Please transcribe the listing below exactly, but only from the line containing "125 | 3.5 |" through its last line.
Excerpted data section start
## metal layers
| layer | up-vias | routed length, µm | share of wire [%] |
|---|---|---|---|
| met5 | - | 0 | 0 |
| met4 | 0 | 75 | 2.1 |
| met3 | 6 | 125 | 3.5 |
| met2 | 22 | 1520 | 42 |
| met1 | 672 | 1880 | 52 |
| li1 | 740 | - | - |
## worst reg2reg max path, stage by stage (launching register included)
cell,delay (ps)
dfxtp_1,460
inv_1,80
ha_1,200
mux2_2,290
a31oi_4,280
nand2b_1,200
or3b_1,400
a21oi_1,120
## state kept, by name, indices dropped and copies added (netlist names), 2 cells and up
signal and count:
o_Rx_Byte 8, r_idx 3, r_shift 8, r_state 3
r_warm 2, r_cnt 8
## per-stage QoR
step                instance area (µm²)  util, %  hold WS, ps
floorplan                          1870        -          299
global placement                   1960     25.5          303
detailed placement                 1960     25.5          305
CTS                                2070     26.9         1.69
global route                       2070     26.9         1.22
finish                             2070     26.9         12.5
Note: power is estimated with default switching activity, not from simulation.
[config.mk]
export PLATFORM = sky130hd
export DESIGN_NAME = vram_port_arbiter
export DESIGN_NICKNAME = d
export VERILOG_FILES = /design/src/rtl/vram_port_arbiter_pkg.sv /design/src/rtl/vram_port_arbiter_rr_arb2.sv /design/src/rtl/vram_port_arbiter.sv
export SDC_FILE = /design/constraint.sdc
export NUM_CORES = 1
export LEC_CHECK = 0
export CAP_MARGIN = 20
export CORE_AREA = 2 2 98 100
export CTS_CLUSTER_SIZE = 8
export DETAILED_ROUTE_END_ITERATION = 10
export DIE_AREA = 0 0 100 102
export PLACE_DENSITY = 0.77
export SKIP_LAST_GASP = 1
export SLEW_MARGIN = 20
export SYNTH_ARGS = -nofsm -noshare
export SYNTH_HDL_FRONTEND = slang
export SYNTH_HIERARCHICAL = 1
export SYNTH_SLANG_ARGS = --single-unit
[constraint.sdc]
create_clock -name CLK -period 3.55 [get_ports CLK]
set_clock_uncertainty 0.15 [all_clocks]
set_input_delay 0.355 -clock CLK [delete_from_list [all_inputs] [get_ports CLK]]
set_output_delay 0.355 -clock CLK [all_outputs]
set_load 0.1 [all_outputs]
Excerpted data section end
- **Response box**:
| met3 | 6 | 125 | 3.5 |
| met2 | 22 | 1520 | 42 |
| met1 | 672 | 1880 | 52 |
| li1 | 740 | - | - |
## worst reg2reg max path, stage by stage (launching register included)
cell,delay (ps)
dfxtp_1,460
inv_1,80
ha_1,200
mux2_2,290
a31oi_4,280
nand2b_1,200
or3b_1,400
a21oi_1,120
## state kept, by name, indices dropped and copies added (netlist names), 2 cells and up
signal and count:
o_Rx_Byte 8, r_idx 3, r_shift 8, r_state 3
r_warm 2, r_cnt 8
## per-stage QoR
step                instance area (µm²)  util, %  hold WS, ps
floorplan                          1870        -          299
global placement                   1960     25.5          303
detailed placement                 1960     25.5          305
CTS                                2070     26.9         1.69
global route                       2070     26.9         1.22
finish                             2070     26.9         12.5
Note: power is estimated with default switching activity, not from simulation.
[config.mk]
export PLATFORM = sky130hd
export DESIGN_NAME = vram_port_arbiter
export DESIGN_NICKNAME = d
export VERILOG_FILES = /design/src/rtl/vram_port_arbiter_pkg.sv /design/src/rtl/vram_port_arbiter_rr_arb2.sv /design/src/rtl/vram_port_arbiter.sv
export SDC_FILE = /design/constraint.sdc
export NUM_CORES = 1
export LEC_CHECK = 0
export CAP_MARGIN = 20
export CORE_AREA = 2 2 98 100
export CTS_CLUSTER_SIZE = 8
export DETAILED_ROUTE_END_ITERATION = 10
export DIE_AREA = 0 0 100 102
export PLACE_DENSITY = 0.77
export SKIP_LAST_GASP = 1
export SLEW_MARGIN = 20
export SYNTH_ARGS = -nofsm -noshare
export SYNTH_HDL_FRONTEND = slang
export SYNTH_HIERARCHICAL = 1
export SYNTH_SLANG_ARGS = --single-unit
[constraint.sdc]
create_clock -name CLK -period 3.55 [get_ports CLK]
set_clock_uncertainty 0.15 [all_clocks]
set_input_delay 0.355 -clock CLK [delete_from_list [all_inputs] [get_ports CLK]]
set_output_delay 0.355 -clock CLK [all_outputs]
set_load 0.1 [all_outputs]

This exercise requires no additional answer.